## Instructions for the task
Extract from the entries below, exactly as given, only the lines from the line containing "events[F_WCOL] = ev_wcol;" to the line containing "bus_rdata = ctrl_word;", both lines included.

Extracted material below:

[src/rtl/spi_flag_bank.sv]
// Module: an array of flag cells. Each cell picks its clearing style from the mask.
// Assumes the per-flag clearing-access vector is already routed by the caller.
module spi_flag_bank #(
    parameter int               N    = 5,
    parameter logic [N-1:0]     MASK = '0
) (
    input  logic         clk,
    input  logic         rst_n,
    input  logic [N-1:0] events,
    input  logic         stat_rd,
    input  logic [N-1:0] clr_acc,
    output logic [N-1:0] flags,
    output logic [N-1:0] armed
);
    generate
        for (genvar i = 0; i < N; i++) begin : g_cell
            spi_flag_cell #(.TWO_STEP(MASK[i])) u_cell (
                .clk     (clk),
                .rst_n   (rst_n),
                .event_i (events[i]),
                .stat_rd (stat_rd),
                .clr_acc (clr_acc[i]),
                .flag_o  (flags[i]),
                .armed_o (armed[i])
            );
        end
    endgenerate
endmodule

[src/rtl/spi_flag_ctrl.sv]
// Module: top of the SPI status-flag block.
// Decodes bus accesses, routes the clearing accesses, muxes read data and drives the
// level interrupt. Assumes single-cycle strobes and byte addresses 0 (control) and 4 (status).
module spi_flag_ctrl
    import spi_flag_pkg::*;
#(
    parameter int ADDR_W = 4,
    parameter int DATA_W = 16,
    parameter int CNT_W  = 5
) (
    input  logic              clk,
    input  logic              rst_n,
    input  logic [ADDR_W-1:0] bus_addr,
    input  logic              bus_rd,
    input  logic              bus_wr,
    input  logic [DATA_W-1:0] bus_wdata,
    output logic [DATA_W-1:0] bus_rdata,
    input  logic              data_acc,
    input  logic              ev_done,
    input  logic              ev_modf,
    input  logic              ev_rovr,
    input  logic              ev_wcol,
    input  logic              ev_abrt,
    output logic              irq,
    output logic [CNT_W-1:0]  xfer_bits
);
    localparam logic [ADDR_W-1:0] CTRL_ADDR = ADDR_W'(0);
    localparam logic [ADDR_W-1:0] STAT_ADDR = ADDR_W'(4);

    logic              ctrl_wr;
    logic              stat_rd;
    logic              ctrl_rd;
    ctrl_t             ctrl;
    logic [DATA_W-1:0] ctrl_word;
    logic [NFLAG-1:0]  events;
    logic [NFLAG-1:0]  clr_acc;
    logic [NFLAG-1:0]  flags;
    logic [NFLAG-1:0]  armed;

    // Qualifies the strobes with the register address.
    always_comb begin
        ctrl_wr = bus_wr && (bus_addr == CTRL_ADDR);
        ctrl_rd = bus_rd && (bus_addr == CTRL_ADDR);
        stat_rd = bus_rd && (bus_addr == STAT_ADDR);
    end

    // Gathers the event pulses into flag-index order.
    always_comb begin
        events         = '0;
        events[F_ABRT] = ev_abrt;
        events[F_MODF] = ev_modf;
        events[F_ROVR] = ev_rovr;
        events[F_WCOL] = ev_wcol;
        events[F_DONE] = ev_done;
    end

    // Routes to each two-step flag its own clearing access.
    always_comb begin
        clr_acc         = '0;
        clr_acc[F_MODF] = ctrl_wr;
        clr_acc[F_WCOL] = data_acc;
        clr_acc[F_DONE] = data_acc;
    end

    spi_ctrl_reg #(.DATA_W(DATA_W), .CNT_W(CNT_W)) u_ctrl (
        .clk       (clk),
        .rst_n     (rst_n),
        .wr_en     (ctrl_wr),
        .wdata     (bus_wdata),
        .ctrl      (ctrl),
        .rd_word   (ctrl_word),
        .bit_count (xfer_bits)
    );

    spi_flag_bank #(.N(NFLAG), .MASK(TWO_STEP_MASK)) u_bank (
        .clk     (clk),
        .rst_n   (rst_n),
        .events  (events),
        .stat_rd (stat_rd),
        .clr_acc (clr_acc),
        .flags   (flags),
        .armed   (armed)
    );

    // Selects read data; returns 0 for no read and for unmapped addresses.
    always_comb begin
        bus_rdata = '0;
        if (ctrl_rd) begin
            bus_rdata = ctrl_word;
        end else if (stat_rd) begin
            bus_rdata[STAT_LSB +: NFLAG] = flags;
        end
    end

    // Drives the level interrupt from the enabled flag sources.
    always_comb begin
        irq = ctrl.ien && (flags[F_DONE] || flags[F_MODF]);
    end
endmodule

End of Extracted material.

## Reply
        events[F_WCOL] = ev_wcol;
        events[F_DONE] = ev_done;
    end

    // Routes to each two-step flag its own clearing access.
    always_comb begin
        clr_acc         = '0;
        clr_acc[F_MODF] = ctrl_wr;
        clr_acc[F_WCOL] = data_acc;
        clr_acc[F_DONE] = data_acc;
    end

    spi_ctrl_reg #(.DATA_W(DATA_W), .CNT_W(CNT_W)) u_ctrl (
        .clk       (clk),
        .rst_n     (rst_n),
        .wr_en     (ctrl_wr),
        .wdata     (bus_wdata),
        .ctrl      (ctrl),
        .rd_word   (ctrl_word),
        .bit_count (xfer_bits)
    );

    spi_flag_bank #(.N(NFLAG), .MASK(TWO_STEP_MASK)) u_bank (
        .clk     (clk),
        .rst_n   (rst_n),
        .events  (events),
        .stat_rd (stat_rd),
        .clr_acc (clr_acc),
        .flags   (flags),
        .armed   (armed)
    );

    // Selects read data; returns 0 for no read and for unmapped addresses.
    always_comb begin
        bus_rdata = '0;
        if (ctrl_rd) begin
            bus_rdata = ctrl_word;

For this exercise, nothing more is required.